Our tool has a root, parent and child jobs which we are monitoring using Splunk. For a short example:
Job JobId="1" ParentJob="0"
Job JobId="2" ParentJob="1"
Job JobId="3" ParentJob="1"
Job JobId="4" ParentJob="2"
Job JobId="5" ParentJob="3"
Job JobId="6" ParentJob="2"
So here, the child jobs are only the jobs with ID = 4,5,6.
I want to get events only from ChildJobs and the only way to do that is to execute following queries (pseudo SQL):
1. AllJobsId = SELECT DISTINCT JobId FROM JobStatuses
2. ChildJob = SELECT * FROM JobStatuses WHERE ParentJobId != 0 AND ParentJobId NOT IN [AllJobsId]
Then I want to execute some stats on all events which were from ChildJobs.
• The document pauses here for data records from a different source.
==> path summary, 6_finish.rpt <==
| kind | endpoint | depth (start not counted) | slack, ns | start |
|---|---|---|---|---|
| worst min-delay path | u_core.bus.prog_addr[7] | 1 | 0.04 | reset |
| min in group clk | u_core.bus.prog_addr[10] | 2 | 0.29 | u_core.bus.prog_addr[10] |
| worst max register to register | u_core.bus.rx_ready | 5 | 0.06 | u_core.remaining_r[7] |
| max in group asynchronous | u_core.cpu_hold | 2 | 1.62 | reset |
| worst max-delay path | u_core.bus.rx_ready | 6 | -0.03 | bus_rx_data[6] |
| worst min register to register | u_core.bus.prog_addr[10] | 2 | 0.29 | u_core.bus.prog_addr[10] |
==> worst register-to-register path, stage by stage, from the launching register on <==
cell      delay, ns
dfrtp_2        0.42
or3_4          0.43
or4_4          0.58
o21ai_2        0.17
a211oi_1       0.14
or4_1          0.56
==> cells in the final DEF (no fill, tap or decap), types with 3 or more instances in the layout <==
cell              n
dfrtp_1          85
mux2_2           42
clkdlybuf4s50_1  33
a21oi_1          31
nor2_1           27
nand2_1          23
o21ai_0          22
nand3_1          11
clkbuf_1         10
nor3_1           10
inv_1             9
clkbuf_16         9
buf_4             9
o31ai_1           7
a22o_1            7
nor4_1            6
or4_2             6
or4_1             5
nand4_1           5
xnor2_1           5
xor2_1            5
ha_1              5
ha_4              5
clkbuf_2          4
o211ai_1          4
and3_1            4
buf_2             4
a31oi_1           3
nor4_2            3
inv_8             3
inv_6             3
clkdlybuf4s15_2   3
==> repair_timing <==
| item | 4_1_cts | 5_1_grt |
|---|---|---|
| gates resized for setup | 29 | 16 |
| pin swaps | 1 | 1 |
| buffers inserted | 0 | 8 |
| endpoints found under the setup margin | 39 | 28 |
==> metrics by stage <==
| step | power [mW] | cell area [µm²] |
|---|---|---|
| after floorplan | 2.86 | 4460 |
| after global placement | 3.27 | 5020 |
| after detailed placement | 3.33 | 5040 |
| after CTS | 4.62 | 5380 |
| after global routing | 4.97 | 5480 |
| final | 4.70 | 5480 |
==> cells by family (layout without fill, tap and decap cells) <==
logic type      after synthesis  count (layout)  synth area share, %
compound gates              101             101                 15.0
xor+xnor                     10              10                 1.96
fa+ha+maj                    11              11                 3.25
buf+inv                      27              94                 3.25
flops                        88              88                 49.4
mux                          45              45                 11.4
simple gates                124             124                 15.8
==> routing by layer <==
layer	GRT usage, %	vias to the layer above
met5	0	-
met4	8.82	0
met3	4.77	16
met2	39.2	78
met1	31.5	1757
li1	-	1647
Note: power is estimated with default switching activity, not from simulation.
Is that possible?
I believe this will return what you're looking for
index=<someindex> sourcetype=JobStatuses NOT [search index=<someindex> sourcetype=JobStatuses | rename JobId AS ParentJob | stats count by ParentJob | fields - count]
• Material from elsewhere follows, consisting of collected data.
===== config.mk =====
export PLATFORM = sky130hd
export DESIGN_NAME = alu_rr_sched
export DESIGN_NICKNAME = d
export VERILOG_FILES = /design/src/rtl/alu_rr_sched_pkg.sv /design/src/rtl/alu_rr_sched_rr_arb2.sv /design/src/rtl/alu_rr_sched.sv
export SDC_FILE = /design/constraint.sdc
export NUM_CORES = 1
export LEC_CHECK = 0
export ABC_CLOCK_PERIOD_IN_PS = 2200
export CAP_MARGIN = 0
export CELL_PAD_IN_SITES_DETAIL_PLACEMENT = 0
export CELL_PAD_IN_SITES_GLOBAL_PLACEMENT = 1
export CORE_MARGIN = 5
export CORE_UTILIZATION = 28
export CTS_BUF_LIST = sky130_fd_sc_hd__clkbuf_2 sky130_fd_sc_hd__clkbuf_4 sky130_fd_sc_hd__clkbuf_8
export CTS_CLUSTER_SIZE = 8
export DETAILED_ROUTE_END_ITERATION = 12
export GPL_TIMING_DRIVEN = 0
export PLACE_DENSITY_LB_ADDON = 0.1
export SYNTH_ARGS = -nofsm -noshare
export SYNTH_HDL_FRONTEND = slang
export SYNTH_SLANG_ARGS = --single-unit

===== constraint.sdc =====
create_clock -name clk -period 2.2 [get_ports clk]
set_input_delay 0.66 -clock clk [delete_from_list [all_inputs] [get_ports clk]]
set_output_delay 0.66 -clock clk [all_outputs]
set_load 0.03 [all_outputs]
How do you identify a child job?
Child job is a job for which there is no other job which has it ID as a ParentJobId. I have defined this (more or less) with a SQL Pseudo Query). So I need to do something like this - get all jobs ids to kind of dictionary. Then, when filtering the events, do something like: .... | where JobId != ParentJobsIds | . In other words, if this job id was defined as parent job id somewhere, it means that this job is parent job so this event should be ignored.
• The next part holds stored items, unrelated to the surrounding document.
### src/rtl/tcp_state_issue.sv
// Receive-pipe issue stage: issues a TCP state read per header, holds metadata in order until the
// read returns, then presents {flowid, meta, state} to the FSM. Optional TCP_ISSUE_FLOW_HAZARD_EN.
module tcp_state_issue #(
  parameter int FLOWID_W    = 8,
  parameter int TCP_STATE_W = 32,
  parameter int META_W      = 64,
  parameter int PEND_DEPTH  = 4
) (
  input  logic                   clk,
  input  logic                   rst,
  input  logic                   parser_issue_val,
  input  logic [FLOWID_W-1:0]    parser_issue_flowid,
  input  logic [META_W-1:0]      parser_issue_meta,
  output logic                   issue_parser_rdy,
  output logic                   issue_tcp_state_rd_req_val,
  output logic [FLOWID_W-1:0]    issue_tcp_state_rd_req_addr,
  input  logic                   tcp_state_issue_rd_req_rdy,
  input  logic                   tcp_state_issue_rd_resp_val,
  input  logic [TCP_STATE_W-1:0] tcp_state_issue_rd_resp_state,
  output logic                   issue_tcp_state_rd_resp_rdy,
  output logic                   issue_fsm_val,
  output logic [FLOWID_W-1:0]    issue_fsm_flowid,
  output logic [META_W-1:0]      issue_fsm_meta,
  output logic [TCP_STATE_W-1:0] issue_fsm_state,
  input  logic                   fsm_issue_rdy,
  output logic                   issue_err_unexp_resp
);

  localparam int PTR_W = $clog2(PEND_DEPTH);
  localparam int CNT_W = PTR_W + 1;

  if (PEND_DEPTH < 2 || (PEND_DEPTH & (PEND_DEPTH - 1)) != 0) begin : g_bad_depth
    $error("PEND_DEPTH must be a power of 2 and at least 2");
  end

  logic [FLOWID_W-1:0]    fifo_flowid [PEND_DEPTH];
  logic [META_W-1:0]      fifo_meta   [PEND_DEPTH];
  logic [PTR_W-1:0]       wr_ptr;
  logic [PTR_W-1:0]       rd_ptr;
  logic [CNT_W-1:0]       count;
  logic                   out_val;
  logic [FLOWID_W-1:0]    out_flowid;
  logic [META_W-1:0]      out_meta;
  logic [TCP_STATE_W-1:0] out_state;
  logic                   err_unexp;

  logic space;
  logic hazard;
  logic go;
  logic push;
  logic resp_rdy;
  logic resp_hs;
  logic pop;
  logic unexp;

  assign space = (count < CNT_W'(PEND_DEPTH));

`ifdef TCP_ISSUE_FLOW_HAZARD_EN
  // An entry is live when its distance from the read pointer is below the count.
  always_comb begin
    logic [PTR_W-1:0] offs;
    hazard = out_val && (out_flowid == parser_issue_flowid);
    offs   = '0;
    for (int i = 0; i < PEND_DEPTH; i++) begin
      offs = PTR_W'(i) - rd_ptr;
      if ((CNT_W'(offs) < count) && (fifo_flowid[i] == parser_issue_flowid))
        hazard = 1'b1;
    end
  end
`else
  assign hazard = 1'b0;
`endif

  // Combinational outputs are gated by reset so every output reads 0 while rst is low.
  assign go       = rst & parser_issue_val & space & ~hazard;
  assign push     = go & tcp_state_issue_rd_req_rdy;
  assign resp_rdy = rst & (~out_val | fsm_issue_rdy);
  assign resp_hs  = tcp_state_issue_rd_resp_val & resp_rdy;
  assign pop      = resp_hs & (count != '0);
  assign unexp    = resp_hs & (count == '0);

  assign issue_tcp_state_rd_req_val  = go;
  assign issue_tcp_state_rd_req_addr = rst ? parser_issue_flowid : '0;
  assign issue_parser_rdy            = rst & space & ~hazard & tcp_state_issue_rd_req_rdy;
  assign issue_tcp_state_rd_resp_rdy = resp_rdy;

  assign issue_fsm_val        = out_val;
  assign issue_fsm_flowid     = out_flowid;
  assign issue_fsm_meta       = out_meta;
  assign issue_fsm_state      = out_state;
  assign issue_err_unexp_resp = err_unexp;

  always_ff @(posedge clk) begin
    if (push) begin
      fifo_flowid[wr_ptr] <= parser_issue_flowid;
      fifo_meta[wr_ptr]   <= parser_issue_meta;
    end
  end

  always_ff @(posedge clk or negedge rst) begin
    if (!rst) begin
      wr_ptr    <= '0;
      rd_ptr    <= '0;
      count     <= '0;
      err_unexp <= 1'b0;
    end else begin
      if (push) wr_ptr <= wr_ptr + PTR_W'(1);
      if (pop)  rd_ptr <= rd_ptr + PTR_W'(1);
      if (push && !pop)      count <= count + CNT_W'(1);
      else if (pop && !push) count <= count - CNT_W'(1);
      if (unexp) err_unexp <= 1'b1;
    end
  end

  // Output register: loads on a matched response, clears on FSM handshake.
  always_ff @(posedge clk or negedge rst) begin
    if (!rst) begin
      out_val    <= 1'b0;
      out_flowid <= '0;
      out_meta   <= '0;
      out_state  <= '0;
    end else if (pop) begin
      out_val    <= 1'b1;
      out_flowid <= fifo_flowid[rd_ptr];
      out_meta   <= fifo_meta[rd_ptr];
      out_state  <= tcp_state_issue_rd_resp_state;
    end else if (fsm_issue_rdy) begin
      out_val    <= 1'b0;
    end
  end

endmodule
The structure could not be deeper than three nodes Root -> Parent -> Child or Parent->Child.
in splunk language try this
index=......... Child* |stats count by JobId
Hi, the problem is that I do not have the name ChilJob/ParentJob/Root available. I have only generic entry for root, parent and child jobs. I have updated the question to avoid confusion. Or I didn't get your suggestion?